In college, Uptain made the national college finals three times — four if he counts the year that he qualified but the finals were canceled because of COVID. He also qualified for the state rodeo circuit six consecutive times and the national circuit finals twice. Uptain said he took a lot of lessons away from his experience in the arena, including a desire to someday be a coach.
“I just saw that those coaches can show their knowledge and their experience to those younger kids, and that was something that I wanted to share through my experience through college rodeo, through professional rodeo, with this next group of kids coming up,” he said. “Hopefully, they can get something out of it and use it to either further their careers if they want to continue rodeoing, or mostly just making them better individuals and helping through their education.”

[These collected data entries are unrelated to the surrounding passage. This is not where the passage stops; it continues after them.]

--- config.mk ---
export PLATFORM = sky130hd
export DESIGN_NAME = square_bounce
export DESIGN_NICKNAME = d
export VERILOG_FILES = /design/src/rtl/video_pkg.sv /design/src/rtl/bounce_axis.sv /design/src/rtl/square_bounce.sv
export SDC_FILE = /design/constraint.sdc
export NUM_CORES = 1
export LEC_CHECK = 0
export CAP_MARGIN = 20
export CORE_UTILIZATION = 65
export CTS_BUF_LIST = sky130_fd_sc_hd__clkbuf_8
export DETAILED_ROUTE_END_ITERATION = 8
export DONT_BUFFER_PORTS = 1
export MAX_ROUTING_LAYER = met4
export PLACE_DENSITY = 0.81
export SYNTH_ARGS = -nofsm -noshare
export SYNTH_HDL_FRONTEND = slang
export SYNTH_SLANG_ARGS = --single-unit
--- constraint.sdc ---
create_clock -name clk_pix -period 6.4 [get_ports clk_pix]
set_input_delay 0.32 -clock clk_pix [delete_from_list [all_inputs] [get_ports clk_pix]]
set_output_delay 0.32 -clock clk_pix [all_outputs]
set_load 0.02 [all_outputs]
--- src/rtl/video_pkg.sv ---
// Shared 480p video definitions.
//   CORDW     : screen coordinate width in bits
//   H_RES     : active pixels per line
//   V_RES     : active lines per frame
//   rgb444_t  : 4:4:4 colour as packed r/g/b nibbles
package video_pkg;

  localparam int unsigned CORDW = 10;
  localparam int unsigned H_RES = 640;
  localparam int unsigned V_RES = 480;

  typedef struct packed {
    logic [3:0] r;
    logic [3:0] g;
    logic [3:0] b;
  } rgb444_t;

endpackage

--- src/rtl/bounce_axis.sv ---
// One axis of the bouncing square: position register plus direction flag.
// Advances by SPEED on each step, clamping to [0, LIM] and reversing at the
// limits.
//   clk_pix : pixel clock
//   rst_n   : asynchronous active-low reset (pos = START clamped to LIM)
//   step    : advance this cycle
//   pos     : current position (top-left corner on this axis)
//   reflect : this cycle's step would hit an edge (valid whenever step is high)
module bounce_axis #(
  parameter int unsigned CORDW = video_pkg::CORDW,
  parameter int unsigned LIM   = 608,
  parameter int unsigned SPEED = 2,
  parameter int unsigned START = 0
) (
  input  logic             clk_pix,
  input  logic             rst_n,
  input  logic             step,
  output logic [CORDW-1:0] pos,
  output logic             reflect
);

  localparam logic [CORDW-1:0] START_C = CORDW'((START > LIM) ? LIM : START);
  localparam logic [CORDW:0]   LIM_W   = (CORDW+1)'(LIM);
  localparam logic [CORDW:0]   SPD_W   = (CORDW+1)'(SPEED);

  logic           dir;     // 0 = positive, 1 = negative
  logic [CORDW:0] fwd;     // one bit wider so pos + SPEED cannot wrap
  logic           hit_hi;
  logic           hit_lo;

  always_comb begin
    fwd     = {1'b0, pos} + SPD_W;
    hit_hi  = (fwd >= LIM_W);
    hit_lo  = ({1'b0, pos} <= SPD_W);
    reflect = dir ? hit_lo : hit_hi;
  end

  always_ff @(posedge clk_pix or negedge rst_n) begin
    if (!rst_n) begin
      pos <= START_C;
      dir <= 1'b0;
    end else if (step) begin
      if (!dir) begin
        if (hit_hi) begin
          pos <= LIM_W[CORDW-1:0];
          dir <= 1'b1;
        end else begin
          pos <= fwd[CORDW-1:0];
        end
      end else begin
        if (hit_lo) begin
          pos <= '0;
          dir <= 1'b0;
        end else begin
          pos <= pos - SPD_W[CORDW-1:0];
        end
      end
    end
  end

endmodule

--- src/rtl/square_bounce.sv ---
// Moving-square renderer for the 480p VGA pipeline (clk_pix domain).
// Draws a SIZE x SIZE square in FG_RGB over BG_RGB and moves it once per
// frame, on the first pixel of vertical blank, reflecting off screen edges.
//   clk_pix, rst_n          : pixel clock, asynchronous active-low reset
//   sx, sy                  : beam position from display timings
//   hsync, vsync, de        : timing signals from display timings
//   run                     : 1 = animate, 0 = hold position
//   vga_hsync, vga_vsync    : syncs delayed 1 cycle
//   vga_r, vga_g, vga_b     : colour, 1 cycle latency (aligned with syncs)
//   bounce                  : 1-cycle pulse after an update that reflected
module square_bounce #(
  parameter int unsigned CORDW   = video_pkg::CORDW,
  parameter int unsigned H_RES   = video_pkg::H_RES,
  parameter int unsigned V_RES   = video_pkg::V_RES,
  parameter int unsigned SIZE    = 32,
  parameter int unsigned SPEED   = 2,
  parameter int unsigned START_X = 0,
  parameter int unsigned START_Y = 0,
  parameter logic [11:0] FG_RGB  = 12'hF80,
  parameter logic [11:0] BG_RGB  = 12'h08F
) (
  input  logic             clk_pix,
  input  logic             rst_n,
  input  logic [CORDW-1:0] sx,
  input  logic [CORDW-1:0] sy,
  input  logic             hsync,
  input  logic             vsync,
  input  logic             de,
  input  logic             run,
  output logic             vga_hsync,
  output logic             vga_vsync,
  output logic [3:0]       vga_r,
  output logic [3:0]       vga_g,
  output logic [3:0]       vga_b,
  output logic             bounce
);

  import video_pkg::*;

  localparam int unsigned    LIM_X  = H_RES - SIZE;
  localparam int unsigned    LIM_Y  = V_RES - SIZE;
  localparam logic [CORDW:0] SIZE_W = (CORDW+1)'(SIZE);
  localparam rgb444_t        FG     = FG_RGB;
  localparam rgb444_t        BG     = BG_RGB;

  logic             frame;
  logic             step;
  logic [CORDW-1:0] x;
  logic [CORDW-1:0] y;
  logic             refl_x;
  logic             refl_y;
  logic [CORDW:0]   x_end;
  logic [CORDW:0]   y_end;
  logic             q_draw;
  rgb444_t          pix;

  always_comb begin
    frame = (sy == CORDW'(V_RES)) && (sx == '0);
    step  = frame && run;
  end

  bounce_axis #(
    .CORDW (CORDW),
    .LIM   (LIM_X),
    .SPEED (SPEED),
    .START (START_X)
  ) u_axis_x (
    .clk_pix (clk_pix),
    .rst_n   (rst_n),
    .step    (step),
    .pos     (x),
    .reflect (refl_x)
  );

  bounce_axis #(
    .CORDW (CORDW),
    .LIM   (LIM_Y),
    .SPEED (SPEED),
    .START (START_Y)
  ) u_axis_y (
    .clk_pix (clk_pix),
    .rst_n   (rst_n),
    .step    (step),
    .pos     (y),
    .reflect (refl_y)
  );

  always_comb begin
    x_end  = {1'b0, x} + SIZE_W;
    y_end  = {1'b0, y} + SIZE_W;
    q_draw = (sx >= x) && ({1'b0, sx} < x_end) &&
             (sy >= y) && ({1'b0, sy} < y_end);
    pix    = de ? (q_draw ? FG : BG) : '0;
  end

  always_ff @(posedge clk_pix or negedge rst_n) begin
    if (!rst_n) begin
      vga_hsync <= 1'b0;
      vga_vsync <= 1'b0;
      vga_r     <= '0;
      vga_g     <= '0;
      vga_b     <= '0;
      bounce    <= 1'b0;
    end else begin
      vga_hsync <= hsync;
      vga_vsync <= vsync;
      vga_r     <= pix.r;
      vga_g     <= pix.g;
      vga_b     <= pix.b;
      // a frozen strobe leaves bounce as it was; any other cycle clears it
      if (frame) begin
        if (run) bounce <= refl_x || refl_y;
      end else begin
        bounce <= 1'b0;
      end
    end
  end

endmodule

After elaboration in Yosys (flattened, before gate mapping). Index checks and enable logic that the tools add are counted.

Register bits after elaboration: 37. Input port bits: 26. Output and inout bits: 15. Word-level logic and storage cells: 51.

Add/sub/neg operators: 6. Order comparisons: 8. Eq/ne operators: 2. Mux-type cells: 18. Reductions and logical operators: 7.

Operators with widths (count): $mux 10 (6); $mux 12 (2); $add 10x2->11 const B (2); $add 10x6->11 const B (2); $lt 10x11->1 (2); $ge 10x10->1 (2); $le 10x2->1 const B (2); $sub 10x2->10 const B (2); $ge 11x10->1 const B (1); $ge 11x9->1 const B (1); $eq 10x9->1 const B (1); $logic_not 10->1 (1); $mux 1 (10); $logic_and 1x1->1 (5); $ne 2x2->1 const B (1); $logic_or 1x1->1 (1).

Logic depth before layout (Yosys ltp). Gate-level depths: netlist (run 1).

Depth in word-level cells: 7. Gate-level depth with buffers: 11. Gate-level depth less buffers: 10.

Hierarchy. From an unflattened synthesis (run 1), not the netlist that was laid out.

Cell total of the unflattened synthesis: 384. Area total of the unflattened synthesis: 3076.7 um2.

Modules (own cells, without submodules): square_bounce (instances 1, cells an instance 146, area an instance 1204.9 um2, seq. area each 150.1 um2); bounce_axis at u_axis_x (instances 1, cells an instance 123, area an instance 954.7 um2, seq. area each 250.2 um2); bounce_axis at u_axis_y (instances 1, cells an instance 115, area an instance 917.1 um2, seq. area each 250.2 um2).

Worst setup path before layout (run 1). No wires, ideal clock.

Path type: reg-to-reg. Start point: register u_axis_x.pos[6]. End point: register vga_b[2]. Library setup time: 0.119 ns. Arrival time: 2.029 ns. Data required time: 6.281 ns. Setup slack: 4.252 ns. Cell stages (with the launch flop): 10. Path buffers: 0. Clock period less this slack: 2.148 ns. Cells stage by stage: dfrtp_1 ha_1 nand3_1 xnor2_1 ha_1 nor2b_1 a2111oi_0 a211o_1 nand4_1 and2_1.

Word-level cells in the longest chain between the ends: 7. Elaborated cells on any way between the ends: 8. Classes of those cells: 1 x add/sub; 2 x order compare; 2 x mux; 3 x reduce/logical.

RTL lines: from (decl) (line bounce_axis.sv:18) `output logic [CORDW-1:0] pos,`; from (signal assigned) (line bounce_axis.sv:45) `pos <= LIM_W[CORDW-1:0];`; from (signal assigned) (line bounce_axis.sv:48) `pos <= fwd[CORDW-1:0];`; from (signal assigned) (line bounce_axis.sv:55) `pos <= pos - SPD_W[CORDW-1:0];`; $add 10x6->11 (line square_bounce.sv:89) `x_end = {1'b0, x} + SIZE_W;`; $lt 10x11->1 (line square_bounce.sv:91) `q_draw = (sx >= x) && ({1'b0, sx} < x_end) &&`; $logic_and 1x1->1 * (2 in a row) (line square_bounce.sv:91); $logic_and 1x1->1 * (line square_bounce.sv:92) `(sy >= y) && ({1'b0, sy} < y_end);`; $mux 12 * (2 in a row) (line square_bounce.sv:93) `pix = de ? (q_draw ? FG : BG) : '0;`; to (signal assigned) (line square_bounce.sv:109) `vga_b <= pix.b;`; to (decl) (line square_bounce.sv:34) `output logic [3:0] vga_b,`.

Every way passes the cells marked *; elsewhere a longest branch is shown, timed or not. A chain may end at the register's enable or synchronous reset.

Worst setup path in the final report (run 1).
Start point: register u_axis_x.pos[5]. End point: register vga_b[2].

Same word-level chain as after synthesis.

==> impl_metrics.json, run 1 <==
{
  "status": "complete, no violations",
  "antenna_found_initial": 0,
  "layout_commonest_cell": "ha_1",
  "htree_levels": 1,
  "critPathMaxFanout": 12,
  "timing.rr.start": "u_axis_x.pos[5]$_DFFE_PN0P_",
  "finalMaxSlewViolations": 0,
  "portBuffers": 0,
  "synth.top_cell.area_share": 0.227,
  "ys_ff_latch": 26,
  "synth.distinct_cells": 64,
  "tightest_slew_ns": 0.960,
  "ios": 41,
  "vdd_drop_max_uv": 89.0,
  "cts_buffers": 3,
  "setup_violations": 0,
  "yosysTopAreaCell": "dfrtp_1",
  "antenna_left": 0,
  "wl_mm": 6.77,
  "antenna_cells": 0,
  "synthesis.area_sq_um": 2870,
  "dieWidth_um": 68.5,
  "async_reset_ff_frac": 1.00,
  "path_class": "register to register",
  "instances_no_fill": 375,
  "grt_max_degree": 30,
  "hold_path.class": "input port to register",
  "min_from": "de",
  "clk_latency_ns": 0.27,
  "drc": 0,
  "synth.area.top_cells": "dfrtp_1 (23%), ha_1 (17%), a21oi_1 (5.1%)",
  "fin_skew_ns": 0.0106,
  "grtUsageTotal": 0.324,
  "power_switching_mw": 0.0726,
  "path_clk_slew_ns": 0.10,
  "post_cts_buffers": 0,
  "cts_buffer_depth": 2,
  "drt_pass1_iterations": 7,
  "cts-root-buf": "clkbuf_8",
  "yosysWarnings": 0,
  "min_path_cells": 0,
  "drive_above_1_share": 0.0585,
  "numPlacedInstances": 370,
  "max_slew_margin": 0.360,
  "cap_violations": 0,
  "core_area_sq_um": 4120,
  "mostFrequentLayoutCells": "ha_1 (38), a21oi_1 (29), inv_1 (26), dfrtp_1 (26), o21ai_0 (23)",
  "final.min_clock_period_ns": 2.54,
  "vias_per_cell": 6.86,
  "overflow": 0,
  "reg2reg_slack_ns": 3.86,
  "pwr-share-seq": 0.582,
  "swShare": 0.248,
  "rsz0062_at_grt": "no",
  "cts_tree": "done",
  "p_leak_nw": 1.10,
  "synthCells": 343,
  "max_freq_ghz": 0.394,
  "fp.dieH_um": 68.5,
  "area_growth_pct": -1.31,
  "syn_avg_cell_area_sq_um": 8.37,
  "place_congestion": 0.929,
  "start_util": 0.697,
  "p_per_area_nw_per_um2": 103,
  "r2r_cells": 9,
  "ctsHoldBuffers": 2,
  "hold_slack_ns": 0.0626,
  "cts_resized": 0,
  "final.setup.tns_ns": 0,
  "first_iter_violations": 218,
  "timing.final.crit_share": 0.397,
  "clkPwrFrac": 0.326,
  "start_kind": "register",
  "post_drt_wl_per_cell_um": 18.0,
  "endpoint_kind": "register",
  "dp_hpwl_mm": 5.13,
  "comb_power_share": 0.092,
  "total_power_mw": 0.292,
  "holdPathEnd": "vga_g[3]$_DFF_PN0_",
  "cp_data_arrival_time_ns": 2.72,
  "power.internal_mw": 0.220,
  "clock-sinks": 26,
  "dr_total_vias": 2571,
  "final_nets": 391,
  "grt_pass1_vias": 2256,
  "die-area_sq_um": 4690,
  "worst_r2r_endpoint": "vga_b[2]$_DFF_PN0_",
  "synth_edf_count": 0,
  "rows": 23,
  "synth_flop_cell": "dfrtp_1",
  "hold_viol": 0,
  "grt_pass1_wl_mm": 10.8,
  "seq_area_frac_synth": 0.227,
  "critical_path_required_ns": 6.58
}
## per-stage QoR
stage                     setup WS (ns)  utilization  cell area, sq um
after floorplan                    4.25            -              2880
after CTS                          3.90        0.688              2830
final                              3.86        0.688              2830
after global routing               3.66        0.688              2830
after global placement             3.89        0.671              2760
after detailed placement           3.84        0.671              2760
## cell usage after synthesis, types with 5 or more instances
cell	count
nand2_1	16
o21a_1	5
nor2_1	15
o21ai_0	23
a21oi_1	29
and4_1	5
nand4_1	12
nor3_1	19
ha_1	38
buf_2	8
nand3_1	16
inv_1	26
buf_4	12
xnor2_1	8
a31oi_1	5
dfrtp_1	26
## layer usage
layer / global-route usage / part of all wire / wire length, um / vias to the layer above
li1: - / - / - / 1256
met1: 0.476 / 0.48 / 3230 / 1162
met2: 0.483 / 0.42 / 2810 / 147
met3: 0.0350 / 0.10 / 679 / 6
met4: 0.0495 / 0.0065 / 44 / 0
met5: - / 0 / 0 / -
## state kept, by name, summed over array words and instances (netlist names)
register      count
bounce            1
vga_hsync         1
u_axis_y.dir      1
u_axis_y.pos      9
vga_vsync         1
vga_g             1
vga_r             1
vga_b             1
u_axis_x.pos      9
u_axis_x.dir      1
## worst max-delay path, cell delays in order (launching register included)
cell and delay (ns):
dfrtp_1 0.60, ha_1 0.31, nand3_1 0.11, xnor2_1 0.15, ha_1 0.29, nor2b_1 0.14
a2111oi_0 0.36, a211o_1 0.18, nand4_1 0.12, and2_1 0.19
## power by group through the flow
stage               logic [mW]  clock network [mW]  registers, mW
global route            0.0319               0.102          0.171
floorplan               0.0226                   0          0.171
finish                  0.0270              0.0953          0.170
CTS                     0.0271              0.0978          0.170
global placement        0.0207                   0          0.174
detailed placement      0.0214                   0          0.174
## worst max path at each step
stage	start	to	slack, ns
2_1_floorplan	u_axis_x.pos[6]$_DFFE_PN0P_	vga_b[2]$_DFF_PN0_	4.25
3_3_place_gp	sy[9]	u_axis_y.dir$_DFFE_PN0P_	3.89
3_5_place_dp	sy[9]	u_axis_y.dir$_DFFE_PN0P_	3.84
4_1_cts	u_axis_x.pos[5]$_DFFE_PN0P_	vga_b[2]$_DFF_PN0_	3.90
5_1_grt	u_axis_y.pos[5]$_DFFE_PN0P_	vga_b[2]$_DFF_PN0_	3.66
6_report	u_axis_x.pos[5]$_DFFE_PN0P_	vga_b[2]$_DFF_PN0_	3.86
## cell families (layout without fill, tap and decap cells)
family,count (synthesis),in the layout,synth area share
mux,2,2,0.00741
compound gates,102,102,0.243
other cells,1,3,0.00131
buf+inv,51,31,0.0963
fa+ha+maj,38,38,0.166
simple gates,115,115,0.235
xor+xnor,8,8,0.0244
flops,26,26,0.227
## layout make-up
type                            instances  area [sq um]
Clock buffer                            3          41.3
Inverter                               26          97.6
Sequential cell                        26           651
Multi-Input combinational cell        268          1950
Tap cell                               50          62.6
Timing Repair Buffer                    2          30.0
Fill cell                             345          1280
Power figures use the tool's default switching activity.
==> inputs of run 2 (changes only) <==
Settings changed: CORE_UTILIZATION 65 to 60, PLACE_DENSITY 0.81 to 0.79.
Clock period 6.4 ns to 2.2 ns, I/O delays scaled along.
==> run 2 against run 1 <==
  * The run now ends with design-rule violations left
  * Clock power grew to 3.0 times the previous value
  * Final cell count grew 13%
  * Non-clock buffer count grew 45
  * First-iteration DRC count shrank 23%
  * Worst setup slack lost 3.8 ns
  * Critical endpoint is now u_axis_y.pos[3]$_DFFE_PN0P_
  * Flip-flop and latch count is the same
  * Global-route usage shrank 1.9 points
  * Highest routed layer unchanged
  * Maximum frequency grew 18%
  * Critical path type unchanged
==> impl_metrics.json, run 2 (synthesis gave the netlist of run 1 again) <==
{
  "swShare": 0.259,
  "mostFrequentLayoutCells": "buf_4 (42), ha_1 (35), a21oi_1 (27), inv_1 (25), dfrtp_1 (24)",
  "portBuffers": 0,
  "endpoint_kind": "register",
  "timing.final.crit_share": 0.981,
  "met1_length_mm": 3.36,
  "layout_commonest_cell": "buf_4",
  "placed_area_sq_um": 3050,
  "cts_tree": "done",
  "rows": 24,
  "dr_total_vias": 2819,
  "grtUsageTotal": 0.305,
  "clkPwrFrac": 0.332,
  "critPathMaxFanout": 6,
  "total_power_mw": 0.873,
  "area_growth_pct": 12.8,
  "critical_path_required_ns": 2.39,
  "grt_pass1_wl_mm": 11.7,
  "largestRegisters": "u_axis_x.pos: 9 flops, u_axis_y.pos: 9 flops",
  "path_clk_slew_ns": 0.10,
  "hold_viol": 0,
  "post_drt_wl_per_cell_um": 17.7,
  "ios": 41,
  "htree_levels": 1,
  "drc": 5,
  "start_util": 0.641,
  "hold_slack_ns": 0.0345,
  "power_switching_mw": 0.226,
  "wl_mm": 7.49,
  "core_area_sq_um": 4470,
  "clk_latency_ns": 0.28,
  "p_leak_nw": 1.32,
  "crit_slowest_cell": "a2111oi_1",
  "cts_buffer_depth": 2,
  "finalMaxSlewViolations": 0,
  "fp.dieH_um": 71.2,
  "place_congestion": 0.972,
  "max_slew_margin": 0.533,
  "cp_cell_sequence": "ha_1, and3_1, a2111oi_1, o21a_2, o2bb2ai_4, a22oi_1, o311ai_2",
  "top_layer_used": "met4",
  "hold_path.class": "input port to register",
  "vdd_drop_max_uv": 233,
  "p_per_area_nw_per_um2": 270,
  "tightest_slew_ns": 0.701,
  "cts_buffers": 3,
  "fin_skew_ns": 0.00674,
  "drive_above_1_share": 0.203,
  "dieWidth_um": 71.2,
  "final_area_sq_um": 3240,
  "grt_max_degree": 27,
  "max_freq_ghz": 0.464,
  "path_class": "register to register",
  "clock-sinks": 26,
  "overflow": 0,
  "comb_power_share": 0.101,
  "reg2reg_slack_ns": 0.04,
  "antenna_left": 0,
  "vias_per_cell": 6.68,
  "cts-root-buf": "clkbuf_8",
  "rsz0062_at_grt": "yes",
  "antenna_cells": 0,
  "max_stage_delay_ns": 0.43,
  "grt_pass1_vias": 2525,
  "antenna_found_initial": 0,
  "start_kind": "register",
  "final.min_clock_period_ns": 2.16,
  "violations": "design-rule violations",
  "first_iter_violations": 167,
  "power.internal_mw": 0.647,
  "drt_pass1_iterations": 8,
  "final_nets": 436,
  "dp_hpwl_mm": 5.70,
  "cap_violations": 0,
  "setup_violations": 0,
  "status": "finished with violations",
  "pwr-share-seq": 0.567,
  "die-area_sq_um": 5060,
  "met3_length_um": 634,
  "cp_data_arrival_time_ns": 2.34,
  "met2_length_mm": 3.40
}
==> run 2: cell count changes in the layout (fill, tap and decap cells not counted), moves of 2 or more <==
| cell | delta |
|---|---|
| buf_4 | +42 |
| a21oi_1 | -2 |
| ha_2 | +2 |
| ha_1 | -3 |
| dfrtp_1 | -2 |
| dfrtp_2 | +2 |
| nand2_2 | +2 |
| a21oi_2 | +2 |
| dlygate4sd3_1 | +3 |
| nand2_1 | -2 |
==> run 2: worst max-delay path, delay by kind of cell, from the launching register on <==
kind                       cells  cell delay (ns)
AOI/OAI and AO/OA              5             1.21
DFF                            1             0.40
adders and majority gates      1             0.21
and+or+nand+nor                1             0.23
==> run 2: final timing paths <==
path                                          endpoint                   startpoint  depth (start not counted)
min                        u_axis_x.pos[2]$_DFFE_PN0P_                          run                          2
max                        u_axis_y.pos[3]$_DFFE_PN0P_  u_axis_y.pos[1]$_DFFE_PN0P_                          7
min in group asynchronous           vga_r[2]$_DFF_PN0_                        rst_n                          2
max reg2reg                u_axis_y.pos[3]$_DFFE_PN0P_  u_axis_y.pos[1]$_DFFE_PN0P_                          7
min reg2reg                u_axis_x.pos[2]$_DFFE_PN0P_  u_axis_x.pos[2]$_DFFE_PN0P_                          2
max in group asynchronous  u_axis_y.pos[4]$_DFFE_PN0P_                        rst_n                          2
==> run 2: stage by stage <==
step                std cells  utilization  setup WS, ns  setup TNS (ns)
finish                    422        0.724        0.0426               0
global route              422        0.724       -0.0457          -0.162
CTS                       419        0.706        0.0292               0
detailed placement        410        0.681       -0.0258         -0.0258
global placement          410        0.681        0.0594               0
floorplan                 345            -        0.0522               0
==> run 2: cell type report <==
class | count | area, sq um
Sequential cell | 26 | 653
Tap cell | 52 | 65.1
Multi-Input combinational cell | 268 | 2010
Fill cell | 351 | 1240
Clock buffer | 3 | 41.3
Inverter | 26 | 97.6
Timing Repair Buffer | 47 | 375
==> run 2: what timing repair did <==
action,in CTS,in global routing
hold endpoints to repair,31,0
hold buffers,5,0
gates resized for setup,1,16
buffers inserted,1,3
setup endpoints to repair,1,8
pin swaps,0,5
==> run 2: power groups by stage <==
stage	Sequential (mW)	Combinational [mW]	Clock, mW
floorplan	0.499	0.0657	0
global placement	0.504	0.0602	0
detailed placement	0.505	0.0635	0
CTS	0.495	0.0853	0.288
global route	0.496	0.101	0.298
finish	0.495	0.0886	0.290
==> run 2: layer usage <==
layer,up-vias,GRT usage
li1,1339,-
met1,1316,0.433
met2,150,0.469
met3,14,0.0399
met4,0,0.0578
met5,-,-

He completed his college work this year with a bachelor’s degree in agricultural business and a graduate certificate in teaching secondary content. Upon graduating, Uptain was drawn to a CNCC job posting for a rodeo coach — a role that he has always wanted that also happened to be in Craig.
“As soon as I saw that there was an opportunity in my hometown, obviously I was going to apply and was really hoping that I got it, and it ended up working out really well for me,” he said.
After CNCC decided to base the college rodeo program in Craig, the rodeo team hosted its annual home rodeo, the Spartan Showdown, at the Moffat County Fairgrounds for the first time ever this fall. Rain soaked the arena throughout the two-day event, creating a fun spectacle of muddy rodeo for fans.
However, if something was missing at the showdown, it might have been that only a handful of Spartans competed, as the CNCC rodeo team fielded fewer competitors than most of the schools the Spartans were hosting.
Because of the team’s low numbers, Uptain said much of his efforts are focused on recruitment, in addition to getting the team ready for spring competition.
“Moving forward next year, recruiting is a big thing I’m trying to put a large amount of my focus on — building our team numbers up to get to about 10 to 12 students on our team,” he said. “That will allow us to dip into more events, as well as just have a stronger team in general.”
In particular, Uptain said the Spartans have only two men on the rodeo team, and they could use a few more cowboys.
“I think if we can bump those numbers up to at least six, then we can fill our points team, and that will give us a lot better chance of winning that team title,” he said.